Racial Profiling

Here is a really great piece that I think is worth everyone reading. It's a great example of how events do not define us, but how we react to said events, does.

"I haven’t said or written much publicly about the shooting that nearly killed me in 2008. But a recent confluence of events — Trayvon Martin’s death, the Zimmerman trial and the public pronouncements of mostly privileged, mostly white people in the aftermath of the verdict — has left me feeling like I have something to share.

Most recently, actor-activist Kal Penn, once an avowed opponent of racial stereotyping in law enforcement (based in part on his own experience getting patted down at airports), changed his views after he was held up at gunpoint in Washington, D.C. (Penn published a brief explanation late last week, and apparently reconsidered his view over the weekend.)

Racial profiling for thee but not for me. That’s how it looks, at least. It’s probably more complicated than that. I don’t know. I asked Penn on Twitter to discuss the evolution of his views with me, but didn’t get a reply.
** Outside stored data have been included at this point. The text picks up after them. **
Source: an optimization exercise on an open RTL-to-GDS flow (aim: small area). Production flows keep margins and buffers that such runs may drop.
Only simulation tests tie the RTL to the original design; equivalence was not proved.
No activity file was given, so power comes from the tool's default toggle rates.

==> inputs of 07-24 <==
Design DE2_115_Project_Top, start of the top module:
module DE2_115_Project_Top (
    input  wire        CLOCK_50,
    input  wire        RST,       
    input  wire [3:0]  KEY,       
    input  wire [17:0] SW,
    output wire [7:0]  LCD_DATA,
    output wire        LCD_RS,
    output wire        LCD_RW,
    output wire        LCD_EN,
    output wire        LCD_ON,
    output wire        LCD_BLON
);
    assign LCD_ON   = 1'b1;
    assign LCD_BLON = 1'b1;
    assign LCD_RW   = 1'b0;
    wire clk = CLOCK_50;
    reg kp_last, ks_last;
    always @(posedge clk) begin
        kp_last <= ~KEY[0];
        ks_last <= ~KEY[1];
    end
    wire power_rel = kp_last & KEY[0];
    wire send_rel  = ks_last & KEY[1];
    wire        start;           
    wire        booting;
    wire [4:0]  cp;
    wire        m_splash, m_blank;
    wire        digit_wr;
    wire [7:0]  chr;
    reg  [2:0]  op_l;
    reg  [3:0]  rd_l;
    reg  [3:0]  ra_l;         
    reg  [6:0]  im_l;         
    always @(posedge clk) begin
        if (start) begin
            op_l <= SW[17:15];
            rd_l <= SW[14:11];
            ra_l <= (SW[17:15] == 3'd7) ? SW[14:11] : SW[10:7];
            im_l <= SW[6:0];
        end
        if (RST) op_l <= 3'd0;
    end
    wire        sign_q;
    wire [3:0]  cntd;
    lcd_seq u_seq (
        .clk(clk), .rst(RST), .power_rel(power_rel), .send_rel(send_rel),
        .chr(chr), .op_clear(op_l == 3'd6),
        .start(start), .booting(booting), .cp(cp), .m_splash(m_splash), .m_blank(m_blank),
        .digit_wr(digit_wr),
        .lcd_data(LCD_DATA), .lcd_rs(LCD_RS), .lcd_en(LCD_EN)
    );
    lcd_chargen u_cg (
        .cp(cp), .op(op_l), .rd(rd_l), .sign_q(sign_q), .cntd(cntd),
        .m_splash(m_splash), .m_blank(m_blank), .chr(chr)
    );
    serial_cpu u_cpu (
        .clk(clk), .rst(RST), .start(start), .clr(booting || op_l == 3'd6),
        .op(op_l), .rd(rd_l), .ra(ra_l), .im(im_l), .cp(cp), .digit_wr(digit_wr),
        .sign_q(sign_q), .cntd(cntd)
    );
endmodule
export LEC_CHECK = 0
export CAP_MARGIN = 20
export CORE_MARGIN = 2
export CORE_UTILIZATION = 60
export CTS_BUF_LIST = sky130_fd_sc_hd__clkbuf_8
export CTS_CLUSTER_DIAMETER = 60
export CTS_CLUSTER_SIZE = 20
export SLEW_MARGIN = 20
create_clock -name core_clock -period 20.0 [get_ports {CLOCK_50}]
standard.sh (not shown) runs the stock make flow with config.mk's settings and CLKGATE_MAP_FILE= SYNTH_SCRIPT=/design/flow/synth_recipe.tcl, a recipe that flattens the netlist after the stock synthesis.
==> flow/flow/run.sh <==
#!/bin/bash
# Own layout flow: the standard flow, except that the combinational logic
# of the standard synthesis is re-mapped for area (registers untouched), the
# ports are buffered with the smallest buffer, and the clock tree settings
# come from config.mk. Each tool's output goes to its own log file here.
set -euo pipefail
R=orfs/results/${FLOW_PLATFORM}/DE2_115_Project_Top/base

# 1. the standard synthesis
bash standard.sh synth > 1_synth_standard.log 2>&1

# 2. re-map the combinational logic for area
cp $R/1_2_yosys.v 1_2_yosys_std.v
yosys -c flow/remap.tcl > 1_remap_yosys.log 2>&1
cp 1_2_yosys_remap.v $R/1_2_yosys.v
rm -f $R/1_synth.odb

# 3. the rest of the standard flow
bash standard.sh finish "BUFFER_PORTS_ARGS=-buffer_cell sky130_fd_sc_hd__buf_1" > 2_layout_standard.log 2>&1
==> flow/flow/abc_area.script <==
strash
dch -f
map -a
topo
==> flow/flow/dont_use.txt <==
sky130_fd_sc_hd__probe_p_8 sky130_fd_sc_hd__probec_p_8 sky130_fd_sc_hd__lpflow_bleeder_1 sky130_fd_sc_hd__lpflow_clkbufkapwr_1 sky130_fd_sc_hd__lpflow_clkbufkapwr_16 sky130_fd_sc_hd__lpflow_clkbufkapwr_2 sky130_fd_sc_hd__lpflow_clkbufkapwr_4 sky130_fd_sc_hd__lpflow_clkbufkapwr_8 sky130_fd_sc_hd__lpflow_clkinvkapwr_1 sky130_fd_sc_hd__lpflow_clkinvkapwr_16 sky130_fd_sc_hd__lpflow_clkinvkapwr_2 sky130_fd_sc_hd__lpflow_clkinvkapwr_4 sky130_fd_sc_hd__lpflow_clkinvkapwr_8 sky130_fd_sc_hd__lpflow_decapkapwr_12 sky130_fd_sc_hd__lpflow_decapkapwr_3 sky130_fd_sc_hd__lpflow_decapkapwr_4 sky130_fd_sc_hd__lpflow_decapkapwr_6 sky130_fd_sc_hd__lpflow_decapkapwr_8 sky130_fd_sc_hd__lpflow_inputiso0n_1 sky130_fd_sc_hd__lpflow_inputiso0p_1 sky130_fd_sc_hd__lpflow_inputiso1n_1 sky130_fd_sc_hd__lpflow_inputiso1p_1 sky130_fd_sc_hd__lpflow_inputisolatch_1 sky130_fd_sc_hd__lpflow_isobufsrc_1 sky130_fd_sc_hd__lpflow_isobufsrc_16 sky130_fd_sc_hd__lpflow_isobufsrc_2 sky130_fd_sc_hd__lpflow_isobufsrc_4 sky130_fd_sc_hd__lpflow_isobufsrc_8 sky130_fd_sc_hd__lpflow_isobufsrckapwr_16 sky130_fd_sc_hd__lpflow_lsbuf_lh_hl_isowell_tap_1 sky130_fd_sc_hd__lpflow_lsbuf_lh_hl_isowell_tap_2 sky130_fd_sc_hd__lpflow_lsbuf_lh_hl_isowell_tap_4 sky130_fd_sc_hd__lpflow_lsbuf_lh_isowell_4 sky130_fd_sc_hd__lpflow_lsbuf_lh_isowell_tap_1 sky130_fd_sc_hd__lpflow_lsbuf_lh_isowell_tap_2 sky130_fd_sc_hd__lpflow_lsbuf_lh_isowell_tap_4 sky130_fd_sc_hd__fill_1 sky130_fd_sc_hd__fill_2 sky130_fd_sc_hd__fill_4 sky130_fd_sc_hd__fill_8 
==> flow/flow/remap.tcl <==
# Re-map the combinational logic of the standard synthesis netlist for area.
# The registers stay as they are: same cells, same instance names.
set lib $::env(FLOW_HOME)/platforms/$::env(FLOW_PLATFORM)/lib/sky130_fd_sc_hd__tt_025C_1v80.lib
set top $::env(FLOW_TOP)
set fd [open flow/dont_use.txt r]
set du {}
foreach c [split [string trim [read $fd]]] { if {$c ne ""} { lappend du -dont_use $c } }
close $fd

# cell functions from the library; the sequential cells used are black boxes
yosys read_liberty -ignore_miss_func -ignore_miss_dir $lib
set fd [open 1_2_yosys_std.v r]
set txt [read $fd]
close $fd
set seq [lsort -unique [regexp -all -inline {sky130_fd_sc_hd__(?:df|edf|sdf|sedf|dl)[a-z0-9_]*} $txt]]
yosys blackbox {*}$seq
yosys read_verilog 1_2_yosys_std.v
yosys hierarchy -top $top
yosys flatten
yosys rename -hide w:*.*
yosys opt_clean -purge
yosys opt
yosys setundef -zero
yosys abc -liberty $lib {*}$du -script flow/abc_area.script
yosys opt_clean -purge
yosys hilomap -singleton -hicell sky130_fd_sc_hd__conb_1 HI -locell sky130_fd_sc_hd__conb_1 LO
yosys opt_clean -purge
yosys stat -liberty $lib
yosys check
yosys write_verilog -noattr -nohex -nodec 1_2_yosys_remap.v
==> inputs of 06-20, as changes to 07-24 <==
==> flow/run.sh (new file) <==
#!/bin/bash
# synth_recipe.tcl (not shown) runs the flow's synth.tcl, then flattens the netlist and writes it again
# the make line also repeats each setting of config.mk as NAME=value (left out here)
make -C /OpenROAD-flow-scripts/flow DESIGN_CONFIG=/design/flow/config.mk WORK_HOME=/design/flow/orfs CLKGATE_MAP_FILE= SYNTH_SCRIPT=/design/flow/synth_recipe.tcl finish
--- a/flow/config.mk
+++ b/flow/config.mk
@@ -9,6 +9,6 @@
 export CORE_MARGIN = 2
 export CORE_UTILIZATION = 60
-export CTS_BUF_LIST = sky130_fd_sc_hd__clkbuf_8
-export CTS_CLUSTER_DIAMETER = 60
-export CTS_CLUSTER_SIZE = 20
+export CTS_BUF_LIST = sky130_fd_sc_hd__clkbuf_16
+export CTS_CLUSTER_DIAMETER = 80
+export CTS_CLUSTER_SIZE = 30
 export SLEW_MARGIN = 20
removed: flow/flow/run.sh
removed: flow/flow/abc_area.script
removed: flow/flow/dont_use.txt
removed: flow/flow/remap.tcl
removed: flow/standard.sh
==> inputs of 05-22, as changes to 07-24 <==
==> flow/run.sh (new file) <==
#!/bin/bash
# synth_recipe.tcl (not shown) runs the flow's synth.tcl, then flattens the netlist and writes it again
# the make line also repeats each setting of config.mk as NAME=value (left out here)
make -C /OpenROAD-flow-scripts/flow DESIGN_CONFIG=/design/flow/config.mk WORK_HOME=/design/flow/orfs CLKGATE_MAP_FILE= SYNTH_SCRIPT=/design/flow/synth_recipe.tcl finish
removed: flow/flow/run.sh
removed: flow/flow/abc_area.script
removed: flow/flow/dont_use.txt
removed: flow/flow/remap.tcl
removed: flow/standard.sh
==> qor summary <==
metric	06-20	07-24	05-22
Run status	complete, no violations	complete, no violations	complete, no violations
Power attributed to sequential cells	715 uW	715 uW	716 uW
Fraction of area in clock buffers and inverters	4.40%	4.01%	3.48%
Internal power consumption	883 uW	848 uW	839 uW
Number of search-and-repair iterations in the first detailed-routing pass	4	7	5
Global-route wire length before repair	33.3 mm	33.1 mm	33.3 mm
Total power	1120 uW	1100 uW	1070 uW
Pre-CTS setup slack	13450 ps	12690 ps	13450 ps
Crit path DAT	2250 ps	7300 ps	2310 ps
WHS	305 ps	327 ps	329 ps
Inverters, non-clock	32	111	32
Effective utilization at floorplan	60.7%	61.8%	60.7%
Area fraction in compound gates after synthesis	10.9%	-	10.9%
Layout area overhead	8.99%	8.45%	7.96%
Maybe he didn’t see the request. Either way, the offer still stands.

What I can say with some authority — whether this is what happened to Penn or not — is that being a victim of gun violence doesn’t have to turn you into a supporter of racial profiling.

My story is more than five years old now. It took place in Washington, D.C., on a typically warm July night. I was out late on a Tuesday with a friend whom I’ll call Matt, since that’s his name. We’d been drinking — probably too much for a weeknight, but not too much for a 25-year-old journalist.
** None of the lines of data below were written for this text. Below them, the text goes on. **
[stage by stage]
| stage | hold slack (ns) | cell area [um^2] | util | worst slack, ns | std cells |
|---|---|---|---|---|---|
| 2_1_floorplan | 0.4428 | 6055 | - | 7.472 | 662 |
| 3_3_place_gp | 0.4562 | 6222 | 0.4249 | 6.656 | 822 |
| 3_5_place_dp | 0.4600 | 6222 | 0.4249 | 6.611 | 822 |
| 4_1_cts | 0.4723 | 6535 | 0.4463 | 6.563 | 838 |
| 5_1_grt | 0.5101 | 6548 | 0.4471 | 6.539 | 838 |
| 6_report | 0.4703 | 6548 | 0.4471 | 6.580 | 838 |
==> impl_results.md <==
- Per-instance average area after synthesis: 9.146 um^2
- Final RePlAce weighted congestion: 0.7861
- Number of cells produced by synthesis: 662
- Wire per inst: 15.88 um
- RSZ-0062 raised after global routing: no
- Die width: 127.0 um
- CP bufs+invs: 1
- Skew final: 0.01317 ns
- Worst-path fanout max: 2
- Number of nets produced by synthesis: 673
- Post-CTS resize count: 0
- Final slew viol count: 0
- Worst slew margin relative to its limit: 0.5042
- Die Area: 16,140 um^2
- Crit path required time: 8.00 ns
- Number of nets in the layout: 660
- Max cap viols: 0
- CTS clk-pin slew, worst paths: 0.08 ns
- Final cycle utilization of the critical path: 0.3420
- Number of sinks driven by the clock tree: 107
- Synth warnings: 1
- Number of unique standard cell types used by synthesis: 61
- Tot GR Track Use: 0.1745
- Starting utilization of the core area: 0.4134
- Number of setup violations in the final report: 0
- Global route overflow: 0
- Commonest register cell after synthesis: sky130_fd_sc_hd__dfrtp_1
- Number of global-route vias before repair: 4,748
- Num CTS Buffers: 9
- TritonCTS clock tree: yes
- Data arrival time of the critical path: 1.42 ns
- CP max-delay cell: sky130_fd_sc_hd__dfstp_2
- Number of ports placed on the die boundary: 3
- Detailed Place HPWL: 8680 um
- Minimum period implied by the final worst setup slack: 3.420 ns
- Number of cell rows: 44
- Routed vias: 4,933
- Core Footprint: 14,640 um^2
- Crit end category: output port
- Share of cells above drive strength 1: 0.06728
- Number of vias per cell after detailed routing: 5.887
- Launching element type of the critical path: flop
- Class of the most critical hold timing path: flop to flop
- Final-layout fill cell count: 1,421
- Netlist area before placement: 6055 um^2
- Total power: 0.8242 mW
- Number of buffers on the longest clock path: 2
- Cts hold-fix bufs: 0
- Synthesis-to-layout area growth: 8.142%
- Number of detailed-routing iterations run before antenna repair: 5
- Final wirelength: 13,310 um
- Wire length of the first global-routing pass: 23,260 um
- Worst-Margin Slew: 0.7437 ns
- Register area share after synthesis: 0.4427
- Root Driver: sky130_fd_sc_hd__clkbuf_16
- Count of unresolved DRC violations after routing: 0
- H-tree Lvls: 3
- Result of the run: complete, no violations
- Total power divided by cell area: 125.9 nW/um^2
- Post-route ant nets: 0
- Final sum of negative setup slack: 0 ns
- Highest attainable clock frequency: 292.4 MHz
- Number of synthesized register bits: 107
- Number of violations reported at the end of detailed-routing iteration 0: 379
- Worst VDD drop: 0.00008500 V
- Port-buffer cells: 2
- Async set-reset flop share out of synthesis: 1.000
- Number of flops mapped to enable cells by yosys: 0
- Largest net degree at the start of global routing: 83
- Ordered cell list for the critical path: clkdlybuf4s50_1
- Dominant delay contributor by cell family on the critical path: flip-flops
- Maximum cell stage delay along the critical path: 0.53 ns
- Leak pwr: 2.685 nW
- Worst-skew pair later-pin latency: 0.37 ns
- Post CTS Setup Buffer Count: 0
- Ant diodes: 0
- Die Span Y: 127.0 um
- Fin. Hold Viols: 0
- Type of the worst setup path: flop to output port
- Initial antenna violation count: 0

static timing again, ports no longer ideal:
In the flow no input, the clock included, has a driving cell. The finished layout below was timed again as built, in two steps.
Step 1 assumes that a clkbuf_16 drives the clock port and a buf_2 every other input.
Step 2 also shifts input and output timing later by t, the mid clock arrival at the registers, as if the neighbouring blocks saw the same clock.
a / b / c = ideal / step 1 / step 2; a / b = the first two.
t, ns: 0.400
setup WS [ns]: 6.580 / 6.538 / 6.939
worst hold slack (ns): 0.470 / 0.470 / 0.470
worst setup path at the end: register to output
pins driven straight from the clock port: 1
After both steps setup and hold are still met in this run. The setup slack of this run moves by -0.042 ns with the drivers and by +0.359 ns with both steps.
A half-hour after last call, on our walk home up 16th Street northbound toward Mount Pleasant where we lived at the time, we impulsively decided to grab a late night snack at a 24-hour diner we used to frequent in Adams Morgan and hung a left up Euclid Street — a dimly lit one-way street with a violent history.

I’d been up and down Euclid hundreds of times over the years — midday and late at night; alone and with friends; drunk and sober; and just about every permutation thereof. Always without incident.

Continued
 
I like this paragraph:

That’s what I remembered when I began my recovery five years ago. In the preceding 25 years, I’d crossed paths with thousands and thousands of black people (including, obviously, those who became friends). Over the same stretch I’d also crossed paths with thousands and thousands of people wearing hoodies (there was surely some overlap). I got very, very unlucky one time. Adding it all up, I figured my odds of avoiding a repeat of that night are pretty good.
 
Oddly reminded me of a friend who got mugged in Oakland and shot; he lost his spleen too. But he knew right away.

Glad to see the guy in the article in the Op realizes just because he got shot by a black kid doesn't mean all black kids are bad.